On the Distortion of Partitioning Performance by Random Quantum Circuits

TL;DR

This paper investigates how the use of random quantum circuits as benchmarks in hypergraph partitioning studies can misrepresent real-world performance, emphasizing the importance of benchmark selection.

Contribution

It demonstrates that random circuits distort partitioning evaluation metrics and strategy rankings, advocating for structured circuits in benchmarking.

Findings

Random circuits inflate cut costs and distort scaling trends.

Structured circuits better approximate real workload behaviour.

Benchmark choice significantly impacts research conclusions.

Abstract

Hypergraph partitioning is a central component of distributed quantum computing (DQC) compilers.
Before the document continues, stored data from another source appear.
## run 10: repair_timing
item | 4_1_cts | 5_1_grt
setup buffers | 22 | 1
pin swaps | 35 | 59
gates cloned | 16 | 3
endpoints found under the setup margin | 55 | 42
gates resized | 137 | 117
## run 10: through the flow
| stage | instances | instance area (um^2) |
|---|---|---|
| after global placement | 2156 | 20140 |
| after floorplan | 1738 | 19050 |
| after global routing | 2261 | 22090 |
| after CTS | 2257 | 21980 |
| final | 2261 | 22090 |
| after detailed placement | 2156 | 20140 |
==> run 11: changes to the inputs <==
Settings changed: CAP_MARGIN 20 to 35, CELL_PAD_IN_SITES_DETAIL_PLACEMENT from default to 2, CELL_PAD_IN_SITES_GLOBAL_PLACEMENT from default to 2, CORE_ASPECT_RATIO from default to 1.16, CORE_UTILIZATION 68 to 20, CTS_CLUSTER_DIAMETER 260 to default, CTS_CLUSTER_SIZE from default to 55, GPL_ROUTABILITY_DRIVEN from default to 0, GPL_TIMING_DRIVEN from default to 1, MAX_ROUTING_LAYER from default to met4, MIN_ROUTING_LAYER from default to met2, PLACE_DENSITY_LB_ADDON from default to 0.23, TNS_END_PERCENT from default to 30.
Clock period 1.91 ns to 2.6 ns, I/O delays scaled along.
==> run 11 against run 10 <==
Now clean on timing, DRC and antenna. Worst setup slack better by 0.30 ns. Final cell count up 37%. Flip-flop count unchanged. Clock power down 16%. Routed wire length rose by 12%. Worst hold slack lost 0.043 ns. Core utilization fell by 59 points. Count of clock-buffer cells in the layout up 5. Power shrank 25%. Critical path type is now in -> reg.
==> inputs of trial 59 <==
==> flow/design.v (excerpt) <==
module battle_ship(
      input wire clk,			 
      input wire clr,
      input wire btnU,
      input wire btnD,
      input wire btnR,
      input wire btnL,
      input wire sel,
	    input sw,
      output wire [2:0] red,	 
      output wire [2:0] green,   
      output wire [1:0] blue,	     
      output wire [3:0] an,
      output wire [7:0] seg,
      output wire hsync,		 
      output wire vsync			 
	);
==> flow/config.mk <==
export PLATFORM = sky130hd
export DESIGN_NAME = battle_ship
export DESIGN_NICKNAME = battle_ship
export VERILOG_FILES = /design/flow/design.v
export SDC_FILE = /design/flow/constraint.sdc
export NUM_CORES = 4
export LEC_CHECK = 0
export CAP_MARGIN = 30
export CELL_PAD_IN_SITES_DETAIL_PLACEMENT = 2
export CELL_PAD_IN_SITES_GLOBAL_PLACEMENT = 1
export CORE_ASPECT_RATIO = 1.69
export CORE_MARGIN = 4
export CORE_UTILIZATION = 61
export CTS_CLUSTER_SIZE = 23
export GPL_ROUTABILITY_DRIVEN = 1
export MAX_ROUTING_LAYER = met4
export PLACE_DENSITY_LB_ADDON = 0.14
export SETUP_SLACK_MARGIN = 0.22
export SLEW_MARGIN = 20
export TNS_END_PERCENT = 5
==> flow/constraint.sdc <==
create_clock -name core_clock -period 3.47 [get_ports {clk}]
set_input_delay 0.6940 -clock core_clock [delete_from_list [all_inputs] [get_ports {clk}]]
set_output_delay 0.6940 -clock core_clock [all_outputs]
set_load 0.01 [all_outputs]
run.sh (not shown) runs the stock make flow with config.mk's settings and CLKGATE_MAP_FILE=.
==> inputs of build 96, as changes to trial 59 <==
ABC_AREA = 1   (was not set)
CAP_MARGIN = 20   (was 30)
CELL_PAD_IN_SITES_DETAIL_PLACEMENT = not set   (was 2)
CELL_PAD_IN_SITES_GLOBAL_PLACEMENT = not set   (was 1)
CORE_ASPECT_RATIO = not set   (was 1.69)
CORE_MARGIN = 2   (was 4)
CORE_UTILIZATION = 72   (was 61)
CTS_CLUSTER_SIZE = not set   (was 23)
GPL_ROUTABILITY_DRIVEN = not set   (was 1)
MAX_ROUTING_LAYER = not set   (was met4)
PLACE_DENSITY_LB_ADDON = not set   (was 0.14)
SETUP_SLACK_MARGIN = not set   (was 0.22)
TNS_END_PERCENT = not set   (was 5)
==> flow/constraint.sdc (replaced) <==
create_clock -name core_clock -period 4.46 [get_ports {clk}]
set_input_delay 0.8920 -clock core_clock [delete_from_list [all_inputs] [get_ports {clk}]]
set_output_delay 0.8920 -clock core_clock [all_outputs]
set_load 0.01 [all_outputs]
==> inputs of build 38, as changes to trial 59 <==
CAP_MARGIN = 20   (was 30)
CELL_PAD_IN_SITES_DETAIL_PLACEMENT = not set   (was 2)
CELL_PAD_IN_SITES_GLOBAL_PLACEMENT = not set   (was 1)
CORE_ASPECT_RATIO = not set   (was 1.69)
CORE_MARGIN = 2   (was 4)
CORE_UTILIZATION = 71   (was 61)
CTS_CLUSTER_SIZE = 46   (was 23)
GPL_ROUTABILITY_DRIVEN = not set   (was 1)
MAX_ROUTING_LAYER = not set   (was met4)
PLACE_DENSITY_LB_ADDON = not set   (was 0.14)
SETUP_SLACK_MARGIN = not set   (was 0.22)
TNS_END_PERCENT = not set   (was 5)
==> flow/constraint.sdc (replaced) <==
create_clock -name core_clock -period 7.26 [get_ports {clk}]
set_input_delay 1.4520 -clock core_clock [delete_from_list [all_inputs] [get_ports {clk}]]
set_output_delay 1.4520 -clock core_clock [all_outputs]
set_load 0.01 [all_outputs]
==> comparison table <==
item                                                                         build 96                   trial 59                 build 38
Status                                                      aborted with a tool error  aborted with a tool error  complete, no violations
Stage where the flow stopped                                                  5_1_grt       3_1_place_gp_skip_io                        -
Area of the synthesized netlist per yosys stat                              13900 µm²                  13900 µm²                13900 µm²
Post-placement setup slack                                                  -0.388 ns                          -                  2.58 ns
Aoi/oai-family share of the synthesized area                                    17.4%                      25.8%                    25.8%
Post-Syn Instances                                                               2191                       1848                     1848
Cts-stage hold buffer count                                                         0                          -                        0
Cell total in the yosys stat output                                              2191                       1848                     1848
Synthesized area per cell                                                    6.33 µm²                   7.51 µm²                 7.51 µm²
Sequential fraction of the synthesis area                                       34.2%                      34.2%                    34.2%
Number of buffers inserted to repair setup after CTS                               49                          -                        0
Placed cells                                                                     2675                          -                     2046
Xor-xnor portion of the synthesized cell area                                   1.71%                      2.40%                    2.40%
Post-synthesis cell type with the largest instance count                      nand2_1                     nor2_1                   nor2_1
Adder and majority gate portion of the synthesized area                         3.57%                      3.57%                    3.57%
Sum of net half-perimeters after detailed placement                           34.3 mm                          -                  33.9 mm
Number of instances resized during post-cts repair                                110                          -                        0
# IOs                                                                              30                          -                       30
Site row count                                                                     50                         71                       51
Share of Yosys cell area claimed by the top area cell type                      34.2%                      34.2%                    34.2%
Deepest level of the CTS H-tree                                                     1                          -                        1

* * *

==> try-lagoon: inputs <==
Starting RTL as in the previous note.
Design battle_ship, start of the top module:
module battle_ship(
      input wire clk,			 
      input wire clr,
      input wire btnU,
      input wire btnD,
      input wire btnR,
      input wire btnL,
      input wire sel,
	    input sw,
      output wire [2:0] red,	 
      output wire [2:0] green,   
      output wire [1:0] blue,	     
      output wire [3:0] an,
      output wire [7:0] seg,
      output wire hsync,		 
      output wire vsync			 
	);
Settings: LEC_CHECK=0, ABC_AREA=1, CAP_MARGIN=20, CORE_MARGIN=2, CORE_UTILIZATION=68, SETUP_SLACK_MARGIN=0.82, SLEW_MARGIN=20; clock period 3.32 ns.
==> try-delta (differences from try-lagoon) <==
--- a/flow/config.mk
+++ b/flow/config.mk
@@ -10,4 +10,4 @@
 export CORE_MARGIN = 2
-export CORE_UTILIZATION = 68
-export SETUP_SLACK_MARGIN = 0.82
+export CORE_UTILIZATION = 66
+export CTS_CLUSTER_DIAMETER = 257
 export SLEW_MARGIN = 20
==> flow/constraint.sdc (replaced) <==
create_clock -name core_clock -period 2.81 [get_ports {clk}]
set_input_delay 0.5620 -clock core_clock [delete_from_list [all_inputs] [get_ports {clk}]]
set_output_delay 0.5620 -clock core_clock [all_outputs]
set_load 0.01 [all_outputs]
==> results <==
try-lagoon stopped in 4_1_cts, error DPL-0038. try-delta aborted during 5_1_grt on GRT-0116. In area after synthesis, try-lagoon and try-delta do not differ. Between try-delta and try-lagoon, the lower die size is in try-lagoon (gap 3.0%, measured against try-lagoon). Synthesized cell count is the same in try-lagoon and try-delta.
==> figures <==
| metric | try-lagoon | try-delta |
|---|---|---|
| Outcome | did not finish | did not finish |
| Failing step | 4_1_cts | 5_1_grt |
| Post-synthesis cell type with the largest combined area | sky130_fd_sc_hd__dfxtp_1 | sky130_fd_sc_hd__dfxtp_1 |
| Area share of the largest cell type after synthesis | 34.22% | 34.22% |
| Count of instantiated cells in the yosys netlist | 2191 | 2191 |
| Chip area line of the yosys report | 13870 sq um | 13870 sq um |
| Adder-cell share of the synthesized area | 3.573% | 3.573% |
| Nets in the synthesized netlist | 2238 | 2238 |
| Row count | 52 | 53 |
| Post-detailed-placement cell area | 17910 sq um | 18390 sq um |
| Die Ht | 146.8 microns | 148.9 microns |
| Core outline area | 20100 sq um | 20820 sq um |
| Synthesized area divided by synthesized cell count | 6.329 sq um | 6.329 sq um |
| Combined area of all synthesized cells | 13870 sq um | 13870 sq um |
| Synth Warn # | 7 | 7 |
| Chip area | 21550 sq um | 22180 sq um |
| Cell Type Count | 58 | 58 |
| # placed instances | 2892 | 2959 |
| Hpwl dp | 38.93 mm | 41.27 mm |
| Setup WS pre-CTS | -1.637 ns | -2.094 ns |
| Fp_density | 68.97% | 66.59% |
| Count of library flops with an enable pin | 0 | 0 |
| Width of the die | 146.8 microns | 148.9 microns |
| RePlAce Congestion | 1.055 | 1.039 |

* * *

==> inputs of try-willow <==
Starting RTL as in the previous note.
make LEC_CHECK=0 CAP_MARGIN=5 CORE_ASPECT_RATIO=0.85 CORE_MARGIN=2 CORE_UTILIZATION=72 CTS_CLUSTER_SIZE=31 HOLD_SLACK_MARGIN=0.29 SETUP_SLACK_MARGIN=-0.31 SLEW_MARGIN=20 finish   # period 6.87 ns
==> try-cedar (differences from try-willow) <==
HOLD_SLACK_MARGIN = unset   (was 0.29)
SETUP_SLACK_MARGIN = 0.9   (was -0.31)
==> flow/constraint.sdc (replaced) <==
create_clock -name core_clock -period 7.03 [get_ports {clk}]
set_input_delay 1.4060 -clock core_clock [delete_from_list [all_inputs] [get_ports {clk}]]
set_output_delay 1.4060 -clock core_clock [all_outputs]
set_load 0.01 [all_outputs]
==> try-sierra (differences from try-willow) <==
CAP_MARGIN = 20   (was 5)
CORE_ASPECT_RATIO = unset   (was 0.85)
CORE_UTILIZATION = 33   (was 72)
CTS_CLUSTER_SIZE = unset   (was 31)
HOLD_SLACK_MARGIN = unset   (was 0.29)
SETUP_SLACK_MARGIN = unset   (was -0.31)
==> flow/constraint.sdc (replaced) <==
create_clock -name core_clock -period 13.4 [get_ports {clk}]
set_input_delay 2.6800 -clock core_clock [delete_from_list [all_inputs] [get_ports {clk}]]
set_output_delay 2.6800 -clock core_clock [all_outputs]
set_load 0.01 [all_outputs]
==> try-violet (differences from try-willow) <==
CAP_MARGIN = 20   (was 5)
CORE_ASPECT_RATIO = unset   (was 0.85)
CORE_UTILIZATION = 66   (was 72)
CTS_CLUSTER_SIZE = unset   (was 31)
HOLD_SLACK_MARGIN = unset   (was 0.29)
SETUP_SLACK_MARGIN = -0.3   (was -0.31)
==> flow/constraint.sdc (replaced) <==
create_clock -name core_clock -period 3.25 [get_ports {clk}]
set_input_delay 0.6500 -clock core_clock [delete_from_list [all_inputs] [get_ports {clk}]]
set_output_delay 0.6500 -clock core_clock [all_outputs]
set_load 0.01 [all_outputs]
==> results.cfg <==
; physical design summary
[status]
result_of_the_run = no timing/DRC/antenna violations

[sta]
worst_clock_skew_ns = 0.0112
report.final.setup_viol = 0
worst_slew_margin_rel_pct = 30.9

[placed_design]
detailedPlacementHpwl_mm = 37.1

[final_layout]
syn_to_layout_area_delta_pct = 10.1
final_cell_count_no_fill = 2369

[setup_path]
cp_peak_stage_delay_ns = 0.86
worst-path-stages = 8

[detailed_routing]
routedWlPerCell_um = 21.4
drt-met1-wl_mm = 22.9
dr.first_iter.drc_count = 1526

[clock_network]
cts_inserted_buffers = 27

[grt]
global_route.usage.met3_pct = 3.17

[power_and_ir_drop]
powerComb_w = 0.000215

[min_path]
hold-path-cell-count = 2
# the run above: try-sierra

==> results.cfg <==
; physical design summary
[status]
result_of_the_run = no timing/DRC/antenna violations

[sta]
worst_clock_skew_ns = 0.0124

[power_and_ir_drop]
powerComb_w = 0.000424

[grt]
global_route.usage.met3_pct = 15.5

[setup_path]
worst-path-stages = 17

[final_layout]
final_cell_count_no_fill = 2060
syn_to_layout_area_delta_pct = 6.51

[detailed_routing]
drt-met1-wl_mm = 18.0
# the run above: try-cedar

==> results.cfg <==
; physical design summary
[status]
result_of_the_run = failed layout checks
checkFailReasons = negative setup slack

[sta]
setup_slack_ns = -0.971
report.final.setup_viol = 60
worst_slew_margin_rel_pct = 21.0
worst_clock_skew_ns = 0.0169

[detailed_routing]
routedWlPerCell_um = 27.4
dr.first_iter.drc_count = 3811

[final_layout]
syn_to_layout_area_delta_pct = 32.0

[placed_design]
detailedPlacementHpwl_mm = 40.1

[setup_path]
worst-path-stages = 24

[power_and_ir_drop]
powerComb_w = 0.00203

[clock_network]
cts_inserted_buffers = 25
# the run above: try-violet

==> results.cfg <==
; physical design summary
[status]
result_of_the_run = no timing/DRC/antenna violations

[detailed_routing]
drt-met1-wl_mm = 18.3
routedWlPerCell_um = 26.5

[clock_network]
cts_inserted_buffers = 23

[grt]
global_route.usage.met3_pct = 20.7

[placed_design]
detailedPlacementHpwl_mm = 35.7

[setup_path]
cp_peak_stage_delay_ns = 0.60

[min_path]
hold-path-cell-count = 2

[sta]
worst_clock_skew_ns = 0.0129
worst_slew_margin_rel_pct = 20.7
# the run above: try-willow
However, due to the limited size of available quantum benchmark suites, many partitioning studies rely on random quantum circuits as evaluation workloads. In this work, we investigate whether such benchmarking practices provide a faithful assessment of partitioner performance. We evaluate a diverse set of state-of-the-art hypergraph partitioning strategies across three circuit origins: real algorithmic circuits, structured generated circuits, and fully random circuits. Our results show that random circuits significantly distort partitioning evaluation. They inflate cut costs, alter scaling trends across QPU counts and circuit sizes, and change the relative ranking of partitioning strategies. In contrast, structured generated circuits exhibit substantially lower distortion, more closely approximating real workload behaviour in cost, scaling, and strategy rankings. These findings demonstrate that benchmark selection directly influences methodological conclusions in DQC research and that random circuits may provide misleading guidance for compiler design.